Maria Aker in gesprek met Fouad Sidali in Dichtbij Nederland
Aker heeft zelf een tijd op Bonaire en op Saba gewoond en heeft dit boek geschreven aan de hand van eigen ervaringen en observaties en van wat zij van anderen heeft gehoord. “Tachtig procent van wat in het boek staat is waargebeurd”, aldus Aker. Curaçaoenaars kent ze vooral uit Nederland.
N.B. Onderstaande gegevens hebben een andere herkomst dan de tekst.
This is an optimization exercise on Yosys and OpenROAD, whose aim is small area and a short achievable clock period, not a production implementation.
In this exercise RTL edits were held to simulation tests only and were not proved equivalent to the original.

File: design/flow/design.v
module fixed(
input [15:0] data,
output [15:0] fixed
);
wire sign = data[15];
wire expo_sign = data[14];
wire [3:0] e = data[13:10];
wire [11:0] w = {1'b1, data[9:0], 1'b0};
wire [26:0] wl = {15'b0, w} << e;
wire [11:0] wr = w >> e;
wire left = expo_sign & (e != 4'd0);
wire zero = (data == 16'b0);
wire [14:0] fv = zero ? 15'b0 : (left ? wl[16:2] : {3'b0, wr});
wire [14:0] mag = sign ? (~fv + 15'd1) : fv;
assign fixed = {sign, mag};
endmodule
module fir (
input [15:0] signal,
input clk,
output [15:0] out,
output [15:0] f1,
output [31:0] f2,f3,f4,
output [15:0] fo1
);
wire sign = signal[15];
wire expo_sign = signal[14];
wire [3:0] e = signal[13:10];
wire [11:0] w = {1'b1, signal[9:0], 1'b0};
wire [26:0] wl = {15'b0, w} << e;
wire [11:0] wr = w >> e;
wire left = expo_sign & (e != 4'd0);
wire zero = (signal == 16'b0);
wire [14:0] fv = zero ? 15'b0 : (left ? wl[16:2] : {3'b0, wr});
wire fz = (fv == 15'b0);
wire [15:0] mg = {sign & fz, fv};
wire [19:0] sx = {20{~sign}};
wire signed [15:0] xq_a = {1'b0, fv ^ {15{sign}}};
wire signed [15:0] xq_b = 16'sd0;
wire signed [15:0] xq;
add_sk_16 i_xq (.a(xq_a), .b(xq_b), .ci(sign), .s(xq));
wire signed [15:0] xin = {sign, xq[14:0]};
wire signed [19:0] nc_x = {1'b0, mg, 3'b0} ^ sx;
wire signed [19:0] nc_y = {4'b0, mg} ^ sx;
wire signed [19:0] nc_z = {18'b0, ~sign, 1'b0};
wire signed [19:0] nc_s = nc_x ^ nc_y ^ nc_z;
wire [19:0] nc_m = (nc_x & nc_y) | (nc_x & nc_z) | (nc_y & nc_z);
wire signed [19:0] nin_a = nc_s;
wire signed [19:0] nin_b = {nc_m[18:0], 1'b0};
wire signed [19:0] nin;
add_sk_20 i_nin (.a(nin_a), .b(nin_b), .ci(1'b0), .s(nin));
reg signed [15:0] x;
reg signed [19:0] n;           
always @(posedge clk) begin
  x <= xin;
  n <= nin;
end
wire signed [18:0] m5_a = n;
wire signed [18:0] m5_b = x <<< 2;
wire signed [18:0] m5;
add_sk_19 i_m5 (.a(m5_a), .b(m5_b), .ci(1'b0), .s(m5));
wire signed [19:0] m11_a = n;
wire signed [19:0] m11_b = ~(x <<< 1);
wire signed [19:0] m11;
add_sk_20 i_m11 (.a(m11_a), .b(m11_b), .ci(1'b1), .s(m11));
wire signed [21:0] m45_a = n <<< 2;
wire signed [21:0] m45_b = n;
wire signed [21:0] m45;
add_sk_22 i_m45 (.a(m45_a), .b(m45_b), .ci(1'b0), .s(m45));
reg signed [9:0] ndh;          
reg nz;                        
reg signed [18:0] m5d;         
reg signed [21:0] m45d;        
reg signed [19:0] m11d;        
reg signed [19:0] r4;          
always @(posedge clk) begin
  ndh <= n[19:10];
  nz <= ~|n[9:0];
  m5d <= m5;
  m45d <= m45;
  m11d <= m11;
  r4 <= {m5d, 1'b0};
end
wire signed [23:0] p205_a = m45d;
wire signed [23:0] p205_b = m5d <<< 5;
wire signed [23:0] p205;
add_bk_24 i_p205 (.a(p205_a), .b(p205_b), .ci(1'b0), .s(p205));
wire signed [24:0] c407_x = m11d <<< 5;
wire signed [24:0] c407_y = m45d;
wire signed [24:0] c407_z = m5d <<< 1;
wire signed [24:0] c407_s = c407_x ^ c407_y ^ c407_z;
wire [24:0] c407_m = (c407_x & c407_y) | (c407_x & c407_z) | (c407_y & c407_z);
wire signed [24:0] p407_a = c407_s;
wire signed [24:0] p407_b = {c407_m[23:0], 1'b0};
wire signed [24:0] p407;
add_bk_25 i_p407 (.a(p407_a), .b(p407_b), .ci(1'b0), .s(p407));
wire signed [24:0] c327_x = m11d <<< 5;
wire signed [24:0] c327_y = ~(m5d <<< 2);
wire signed [24:0] c327_z = ~m5d;
wire signed [24:0] c327_s = c327_x ^ c327_y ^ c327_z;
wire [24:0] c327_m = (c327_x & c327_y) | (c327_x & c327_z) | (c327_y & c327_z);
wire signed [24:0] p327_a = c327_s;
wire signed [24:0] p327_b = {c327_m[23:0], 1'b1};
wire signed [24:0] p327;
add_bk_25 i_p327 (.a(p327_a), .b(p327_b), .ci(1'b1), .s(p327));
wire signed [8:0]  t9   = ndh[9:1];
wire signed [8:0]  t11  = m11d[19:11];
wire signed [8:0]  t10  = m5d[18:10];
wire signed [9:0]  c18  = ~ndh;           wire z18  = nz;
wire signed [11:0] c90  = ~m45d[21:10];   wire z90  = ~|m45d[9:0];
wire signed [12:0] c205 = ~p205[23:11];   wire z205 = ~|p205[10:0];
wire signed [13:0] c327 = ~p327[24:11];   wire z327 = ~|p327[10:0];
wire signed [13:0] c407 = ~p407[24:11];   wire z407 = ~|p407[10:0];
reg signed [8:0] v15;
reg signed [9:0] v14;
reg signed [9:0] v13;
reg signed [10:0] v12;
reg signed [12:0] v11;
reg signed [13:0] v10;
reg signed [14:0] v9;
reg signed [15:0] v8;
reg signed [15:0] v7;
reg signed [15:0] v6;
reg signed [15:0] v5;
reg signed [15:0] v4;
reg signed [15:0] v3;
wire signed [9:0] v14_n_a = t11;
wire signed [9:0] v14_n_b = v15;
wire signed [9:0] v14_n;
add_rip_10 i_v14_n (.a(v14_n_a), .b(v14_n_b), .ci(1'b0), .s(v14_n));
wire signed [9:0] v13_n_a = t10;
wire signed [9:0] v13_n_b = v14;
wire signed [9:0] v13_n;
add_rip_10 i_v13_n (.a(v13_n_a), .b(v13_n_b), .ci(1'b0), .s(v13_n));
wire signed [10:0] v12_n_a = c18;
wire signed [10:0] v12_n_b = v13;
wire signed [10:0] v12_n;
add_rip_11 i_v12_n (.a(v12_n_a), .b(v12_n_b), .ci(z18), .s(v12_n));
wire signed [12:0] v11_n_a = c90;
wire signed [12:0] v11_n_b = v12;
wire signed [12:0] v11_n;
add_rip_13 i_v11_n (.a(v11_n_a), .b(v11_n_b), .ci(z90), .s(v11_n));
wire signed [13:0] v10_n_a = c205;
wire signed [13:0] v10_n_b = v11;
wire signed [13:0] v10_n;
add_rip_14 i_v10_n (.a(v10_n_a), .b(v10_n_b), .ci(z205), .s(v10_n));
wire signed [14:0] v9_n_a = c327;
wire signed [14:0] v9_n_b = v10;
wire signed [14:0] v9_n;
add_rip_15 i_v9_n (.a(v9_n_a), .b(v9_n_b), .ci(z327), .s(v9_n));
wire signed [15:0] v8_n_a = c407;
wire signed [15:0] v8_n_b = v9;
wire signed [15:0] v8_n;
add_rip_16 i_v8_n (.a(v8_n_a), .b(v8_n_b), .ci(z407), .s(v8_n));
wire signed [15:0] v7_n_a = c407;
wire signed [15:0] v7_n_b = v8;
wire signed [15:0] v7_n;
add_rip_16 i_v7_n (.a(v7_n_a), .b(v7_n_b), .ci(z407), .s(v7_n));
wire signed [15:0] v6_n_a = c327;
wire signed [15:0] v6_n_b = v7;
wire signed [15:0] v6_n;
add_rip_16 i_v6_n (.a(v6_n_a), .b(v6_n_b), .ci(z327), .s(v6_n));
wire signed [15:0] v5_n_a = c205;
wire signed [15:0] v5_n_b = v6;
wire signed [15:0] v5_n;
add_rip_16 i_v5_n (.a(v5_n_a), .b(v5_n_b), .ci(z205), .s(v5_n));
wire signed [15:0] v4_n_a = c90;
wire signed [15:0] v4_n_b = v5;
wire signed [15:0] v4_n;
add_rip_16 i_v4_n (.a(v4_n_a), .b(v4_n_b), .ci(z90), .s(v4_n));
wire signed [15:0] v3_n_a = c18;
wire signed [15:0] v3_n_b = v4;
wire signed [15:0] v3_n;
add_rip_16 i_v3_n (.a(v3_n_a), .b(v3_n_b), .ci(z18), .s(v3_n));
wire signed [8:0] t11x = m11[19:11];
wire signed [9:0] u_n_a = t11x;
wire signed [9:0] u_n_b = t10;
wire signed [9:0] u_n;
add_rip_10 i_u_n (.a(u_n_a), .b(u_n_b), .ci(1'b0), .s(u_n));
wire signed [15:0] cs1_x = t11x;
wire signed [15:0] cs1_y = t10;
wire signed [15:0] cs1_z = v3;
wire signed [15:0] cs1_s = cs1_x ^ cs1_y ^ cs1_z;
wire [15:0] cs1_m = (cs1_x & cs1_y) | (cs1_x & cs1_z) | (cs1_y & cs1_z);
wire signed [15:0] s1_n_a = cs1_s;
wire signed [15:0] s1_n_b = {cs1_m[14:0], 1'b0};
wire signed [15:0] s1_n;
add_rip_16 i_s1_n (.a(s1_n_a), .b(s1_n_b), .ci(1'b0), .s(s1_n));
reg signed [15:0] s1;
reg signed [9:0] u;
always @(posedge clk) begin
  v15 <= t9;
  v14 <= v14_n;
  v13 <= v13_n;
  v12 <= v12_n;
  v11 <= v11_n;
  v10 <= v10_n;
  v9 <= v9_n;
  v8 <= v8_n;
  v7 <= v7_n;
  v6 <= v6_n;
  v5 <= v5_n;
  v4 <= v4_n;
  v3 <= v3_n;
  u <= u_n;
  s1 <= s1_n;
end
wire signed [8:0] t0 = n[19:11];
wire signed [15:0] out_n_a = s1;
wire signed [15:0] out_n_b = t0;
wire signed [15:0] out_n;
add_sk_16 i_out_n (.a(out_n_a), .b(out_n_b), .ci(1'b0), .s(out_n));
wire signed [15:0] fo1_n_a = u;
wire signed [15:0] fo1_n_b = t0;
wire signed [15:0] fo1_n;
add_sk_16 i_fo1_n (.a(fo1_n_a), .b(fo1_n_b), .ci(1'b0), .s(fo1_n));
assign out = out_n;
assign fo1 = fo1_n;
assign f1 = x;
assign f2 = {{12{n[19]}}, n};
assign f3 = {{12{m11d[19]}}, m11d};
assign f4 = {{12{r4[19]}}, r4};
endmodule
module add_sk_16(input [15:0] a, input [15:0] b, input ci, output [15:0] s);
wire [15:0] p = a ^ b;
wire [15:0] g0 = a & b;
wire [15:0] g = {g0[15:1], g0[0] | (p[0] & ci)};
wire G1 = g[1] | (p[1] & g[0]);
wire P1 = p[1] & p[0];
wire G2 = g[3] | (p[3] & g[2]);
wire P2 = p[3] & p[2];
wire G3 = g[5] | (p[5] & g[4]);
wire P3 = p[5] & p[4];
wire G4 = g[7] | (p[7] & g[6]);
wire P4 = p[7] & p[6];
wire G5 = g[9] | (p[9] & g[8]);
wire P5 = p[9] & p[8];
wire G6 = g[11] | (p[11] & g[10]);
wire P6 = p[11] & p[10];
wire G7 = g[13] | (p[13] & g[12]);
wire P7 = p[13] & p[12];
wire G8 = g[15] | (p[15] & g[14]);
wire P8 = p[15] & p[14];
wire G9 = g[2] | (p[2] & G1);
wire P9 = p[2] & P1;
wire G10 = G2 | (P2 & G1);
wire P10 = P2 & P1;
wire G11 = g[6] | (p[6] & G3);
wire P11 = p[6] & P3;
wire G12 = G4 | (P4 & G3);
wire P12 = P4 & P3;
wire G13 = g[10] | (p[10] & G5);
wire P13 = p[10] & P5;
wire G14 = G6 | (P6 & G5);
wire P14 = P6 & P5;
wire G15 = g[14] | (p[14] & G7);
wire P15 = p[14] & P7;
wire G16 = G8 | (P8 & G7);
wire P16 = P8 & P7;
wire G17 = g[4] | (p[4] & G10);
wire P17 = p[4] & P10;
wire G18 = G3 | (P3 & G10);
wire P18 = P3 & P10;
wire G19 = G11 | (P11 & G10);
wire P19 = P11 & P10;
wire G20 = G12 | (P12 & G10);
wire P20 = P12 & P10;
wire G21 = g[12] | (p[12] & G14);
wire P21 = p[12] & P14;
wire G22 = G7 | (P7 & G14);
wire P22 = P7 & P14;
wire G23 = G15 | (P15 & G14);
wire P23 = P15 & P14;
wire G24 = G16 | (P16 & G14);
wire P24 = P16 & P14;
wire G25 = g[8] | (p[8] & G20);
wire P25 = p[8] & P20;
wire G26 = G5 | (P5 & G20);
wire P26 = P5 & P20;
wire G27 = G13 | (P13 & G20);
wire P27 = P13 & P20;
wire G28 = G14 | (P14 & G20);
wire P28 = P14 & P20;
wire G29 = G21 | (P21 & G20);
wire P29 = P21 & P20;
wire G30 = G22 | (P22 & G20);
wire P30 = P22 & P20;
wire G31 = G23 | (P23 & G20);
wire P31 = P23 & P20;
wire G32 = G24 | (P24 & G20);
wire P32 = P24 & P20;
wire [16:0] c = {G32, G31, G30, G29, G28, G27, G26, G25, G20, G19, G18, G17, G10, G9, G1, g[0], ci};
assign s = p ^ c[15:0];
endmodule
module add_sk_20(input [19:0] a, input [19:0] b, input ci, output [19:0] s);
wire [19:0] p = a ^ b;
wire [19:0] g0 = a & b;
wire [19:0] g = {g0[19:1], g0[0] | (p[0] & ci)};
wire G1 = g[1] | (p[1] & g[0]);
wire P1 = p[1] & p[0];
wire G2 = g[3] | (p[3] & g[2]);
wire P2 = p[3] & p[2];
wire G3 = g[5] | (p[5] & g[4]);
wire P3 = p[5] & p[4];
wire G4 = g[7] | (p[7] & g[6]);
wire P4 = p[7] & p[6];
wire G5 = g[9] | (p[9] & g[8]);
wire P5 = p[9] & p[8];
wire G6 = g[11] | (p[11] & g[10]);
wire P6 = p[11] & p[10];
wire G7 = g[13] | (p[13] & g[12]);
wire P7 = p[13] & p[12];
wire G8 = g[15] | (p[15] & g[14]);
wire P8 = p[15] & p[14];
wire G9 = g[17] | (p[17] & g[16]);
wire P9 = p[17] & p[16];
wire G10 = g[19] | (p[19] & g[18]);
wire P10 = p[19] & p[18];
wire G11 = g[2] | (p[2] & G1);
wire P11 = p[2] & P1;
wire G12 = G2 | (P2 & G1);
wire P12 = P2 & P1;
wire G13 = g[6] | (p[6] & G3);
wire P13 = p[6] & P3;
wire G14 = G4 | (P4 & G3);
wire P14 = P4 & P3;
wire G15 = g[10] | (p[10] & G5);
wire P15 = p[10] & P5;
wire G16 = G6 | (P6 & G5);
wire P16 = P6 & P5;
wire G17 = g[14] | (p[14] & G7);
wire P17 = p[14] & P7;
wire G18 = G8 | (P8 & G7);
wire P18 = P8 & P7;
wire G19 = g[18] | (p[18] & G9);
wire P19 = p[18] & P9;
wire G20 = G10 | (P10 & G9);
wire P20 = P10 & P9;
wire G21 = g[4] | (p[4] & G12);
wire P21 = p[4] & P12;
wire G22 = G3 | (P3 & G12);
wire P22 = P3 & P12;
wire G23 = G13 | (P13 & G12);
wire P23 = P13 & P12;
wire G24 = G14 | (P14 & G12);
wire P24 = P14 & P12;
wire G25 = g[12] | (p[12] & G16);
wire P25 = p[12] & P16;
wire G26 = G7 | (P7 & G16);
wire P26 = P7 & P16;
wire G27 = G17 | (P17 & G16);
wire P27 = P17 & P16;
wire G28 = G18 | (P18 & G16);
wire P28 = P18 & P16;
wire G29 = g[8] | (p[8] & G24);
wire P29 = p[8] & P24;
wire G30 = G5 | (P5 & G24);
wire P30 = P5 & P24;
wire G31 = G15 | (P15 & G24);
wire P31 = P15 & P24;
wire G32 = G16 | (P16 & G24);
wire P32 = P16 & P24;
wire G33 = G25 | (P25 & G24);
wire P33 = P25 & P24;
wire G34 = G26 | (P26 & G24);
wire P34 = P26 & P24;
wire G35 = G27 | (P27 & G24);
wire P35 = P27 & P24;
wire G36 = G28 | (P28 & G24);
wire P36 = P28 & P24;
wire G37 = g[16] | (p[16] & G36);
wire P37 = p[16] & P36;
wire G38 = G9 | (P9 & G36);
wire P38 = P9 & P36;
wire G39 = G19 | (P19 & G36);
wire P39 = P19 & P36;
wire G40 = G20 | (P20 & G36);
wire P40 = P20 & P36;
wire [20:0] c = {G40, G39, G38, G37, G36, G35, G34, G33, G32, G31, G30, G29, G24, G23, G22, G21, G12, G11, G1, g[0], ci};
assign s = p ^ c[19:0];
endmodule
module add_sk_19(input [18:0] a, input [18:0] b, input ci, output [18:0] s);
wire [18:0] p = a ^ b;
wire [18:0] g0 = a & b;
wire [18:0] g = {g0[18:1], g0[0] | (p[0] & ci)};
wire G1 = g[1] | (p[1] & g[0]);
wire P1 = p[1] & p[0];
wire G2 = g[3] | (p[3] & g[2]);
wire P2 = p[3] & p[2];
wire G3 = g[5] | (p[5] & g[4]);
wire P3 = p[5] & p[4];
wire G4 = g[7] | (p[7] & g[6]);
wire P4 = p[7] & p[6];
wire G5 = g[9] | (p[9] & g[8]);
wire P5 = p[9] & p[8];
wire G6 = g[11] | (p[11] & g[10]);
wire P6 = p[11] & p[10];
wire G7 = g[13] | (p[13] & g[12]);
wire P7 = p[13] & p[12];
wire G8 = g[15] | (p[15] & g[14]);
wire P8 = p[15] & p[14];
wire G9 = g[17] | (p[17] & g[16]);
wire P9 = p[17] & p[16];
wire G10 = g[2] | (p[2] & G1);
wire P10 = p[2] & P1;
wire G11 = G2 | (P2 & G1);
wire P11 = P2 & P1;
wire G12 = g[6] | (p[6] & G3);
wire P12 = p[6] & P3;
wire G13 = G4 | (P4 & G3);
wire P13 = P4 & P3;
wire G14 = g[10] | (p[10] & G5);
wire P14 = p[10] & P5;
wire G15 = G6 | (P6 & G5);
wire P15 = P6 & P5;
wire G16 = g[14] | (p[14] & G7);
wire P16 = p[14] & P7;
wire G17 = G8 | (P8 & G7);
wire P17 = P8 & P7;
wire G18 = g[18] | (p[18] & G9);
wire P18 = p[18] & P9;
wire G19 = g[4] | (p[4] & G11);
wire P19 = p[4] & P11;
wire G20 = G3 | (P3 & G11);
wire P20 = P3 & P11;
wire G21 = G12 | (P12 & G11);
wire P21 = P12 & P11;
wire G22 = G13 | (P13 & G11);
wire P22 = P13 & P11;
wire G23 = g[12] | (p[12] & G15);
wire P23 = p[12] & P15;
wire G24 = G7 | (P7 & G15);
wire P24 = P7 & P15;
wire G25 = G16 | (P16 & G15);
wire P25 = P16 & P15;
wire G26 = G17 | (P17 & G15);
wire P26 = P17 & P15;
wire G27 = g[8] | (p[8] & G22);
wire P27 = p[8] & P22;
wire G28 = G5 | (P5 & G22);
wire P28 = P5 & P22;
wire G29 = G14 | (P14 & G22);
wire P29 = P14 & P22;
wire G30 = G15 | (P15 & G22);
wire P30 = P15 & P22;
wire G31 = G23 | (P23 & G22);
wire P31 = P23 & P22;
wire G32 = G24 | (P24 & G22);
wire P32 = P24 & P22;
wire G33 = G25 | (P25 & G22);
wire P33 = P25 & P22;
wire G34 = G26 | (P26 & G22);
wire P34 = P26 & P22;
wire G35 = g[16] | (p[16] & G34);
wire P35 = p[16] & P34;
wire G36 = G9 | (P9 & G34);
wire P36 = P9 & P34;
wire G37 = G18 | (P18 & G34);
wire P37 = P18 & P34;
wire [19:0] c = {G37, G36, G35, G34, G33, G32, G31, G30, G29, G28, G27, G22, G21, G20, G19, G11, G10, G1, g[0], ci};
assign s = p ^ c[18:0];
endmodule
module add_sk_22(input [21:0] a, input [21:0] b, input ci, output [21:0] s);
wire [21:0] p = a ^ b;
wire [21:0] g0 = a & b;
wire [21:0] g = {g0[21:1], g0[0] | (p[0] & ci)};
wire G1 = g[1] | (p[1] & g[0]);
wire P1 = p[1] & p[0];
wire G2 = g[3] | (p[3] & g[2]);
wire P2 = p[3] & p[2];
wire G3 = g[5] | (p[5] & g[4]);
wire P3 = p[5] & p[4];
wire G4 = g[7] | (p[7] & g[6]);
wire P4 = p[7] & p[6];
wire G5 = g[9] | (p[9] & g[8]);
wire P5 = p[9] & p[8];
wire G6 = g[11] | (p[11] & g[10]);
wire P6 = p[11] & p[10];
wire G7 = g[13] | (p[13] & g[12]);
wire P7 = p[13] & p[12];
wire G8 = g[15] | (p[15] & g[14]);
wire P8 = p[15] & p[14];
wire G9 = g[17] | (p[17] & g[16]);
wire P9 = p[17] & p[16];
wire G10 = g[19] | (p[19] & g[18]);
wire P10 = p[19] & p[18];
wire G11 = g[21] | (p[21] & g[20]);
wire P11 = p[21] & p[20];
wire G12 = g[2] | (p[2] & G1);
wire P12 = p[2] & P1;
wire G13 = G2 | (P2 & G1);
wire P13 = P2 & P1;
wire G14 = g[6] | (p[6] & G3);
wire P14 = p[6] & P3;
wire G15 = G4 | (P4 & G3);
wire P15 = P4 & P3;
wire G16 = g[10] | (p[10] & G5);
wire P16 = p[10] & P5;
wire G17 = G6 | (P6 & G5);
wire P17 = P6 & P5;
wire G18 = g[14] | (p[14] & G7);
wire P18 = p[14] & P7;
wire G19 = G8 | (P8 & G7);
wire P19 = P8 & P7;
wire G20 = g[18] | (p[18] & G9);
wire P20 = p[18] & P9;
wire G21 = G10 | (P10 & G9);
wire P21 = P10 & P9;
wire G22 = g[4] | (p[4] & G13);
wire P22 = p[4] & P13;
wire G23 = G3 | (P3 & G13);
wire P23 = P3 & P13;
wire G24 = G14 | (P14 & G13);
wire P24 = P14 & P13;
wire G25 = G15 | (P15 & G13);
wire P25 = P15 & P13;
wire G26 = g[12] | (p[12] & G17);
wire P26 = p[12] & P17;
wire G27 = G7 | (P7 & G17);
wire P27 = P7 & P17;
wire G28 = G18 | (P18 & G17);
wire P28 = P18 & P17;
wire G29 = G19 | (P19 & G17);
wire P29 = P19 & P17;
wire G30 = g[20] | (p[20] & G21);
wire P30 = p[20] & P21;
wire G31 = G11 | (P11 & G21);
wire P31 = P11 & P21;
wire G32 = g[8] | (p[8] & G25);
wire P32 = p[8] & P25;
wire G33 = G5 | (P5 & G25);
wire P33 = P5 & P25;
wire G34 = G16 | (P16 & G25);
wire P34 = P16 & P25;
wire G35 = G17 | (P17 & G25);
wire P35 = P17 & P25;
wire G36 = G26 | (P26 & G25);
wire P36 = P26 & P25;
wire G37 = G27 | (P27 & G25);
wire P37 = P27 & P25;
wire G38 = G28 | (P28 & G25);
wire P38 = P28 & P25;
wire G39 = G29 | (P29 & G25);
wire P39 = P29 & P25;
wire G40 = g[16] | (p[16] & G39);
wire P40 = p[16] & P39;
wire G41 = G9 | (P9 & G39);
wire P41 = P9 & P39;
wire G42 = G20 | (P20 & G39);
wire P42 = P20 & P39;
wire G43 = G21 | (P21 & G39);
wire P43 = P21 & P39;
wire G44 = G30 | (P30 & G39);
wire P44 = P30 & P39;
wire G45 = G31 | (P31 & G39);
wire P45 = P31 & P39;
wire [22:0] c = {G45, G44, G43, G42, G41, G40, G39, G38, G37, G36, G35, G34, G33, G32, G25, G24, G23, G22, G13, G12, G1, g[0], ci};
assign s = p ^ c[21:0];
endmodule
Een van de dingen die Aker opvalt is de Babylonische spraakverwarring die soms ontstaat als ‘twee mensen vanuit een ander wereldbeeld met elkaar in contact zijn’. Dit levert volgens Aker een hoop nare opmerkingen over en weer over, maar ook ziet zij dat geprobeerd wordt om ‘elkaar lief te hebben en van elkaar te houden’.
Onwetendheid
Hoewel de relatie tussen Nederland en Curaçao en de andere Caribische eilanden al meer dan 400 jaar duurt, merkt Aker dat er –vooral in Nederland –weinig bekendheid en interesse is in de ander. “We zijn al 400 jaar familie van elkaar, maar mensen in Nederland zijn meestal helemaal niet geïnteresseerd in de grote verschillen tussen bijvoorbeeld een Curaçaoenaar en een Bonairiaan.” Dit maakt de relatie tussen beide gebieden soms moeizaam: “Ik zou het mooi vinden als die relatie tussen Curaçao en Nederland beter wordt. Als je meer weet, ga je er ook meer van houden.”
Haar boektitel verwijst naar de Antilliaanse klassieker ‘Mijn zuster de negerin’ van Cola Debrot, een verhaal over een blanke Antilliaan die terugkeert naar de Cariben en daar een relatie krijgt met een zwarte vrouw, die zijn halfzus blijkt te zijn.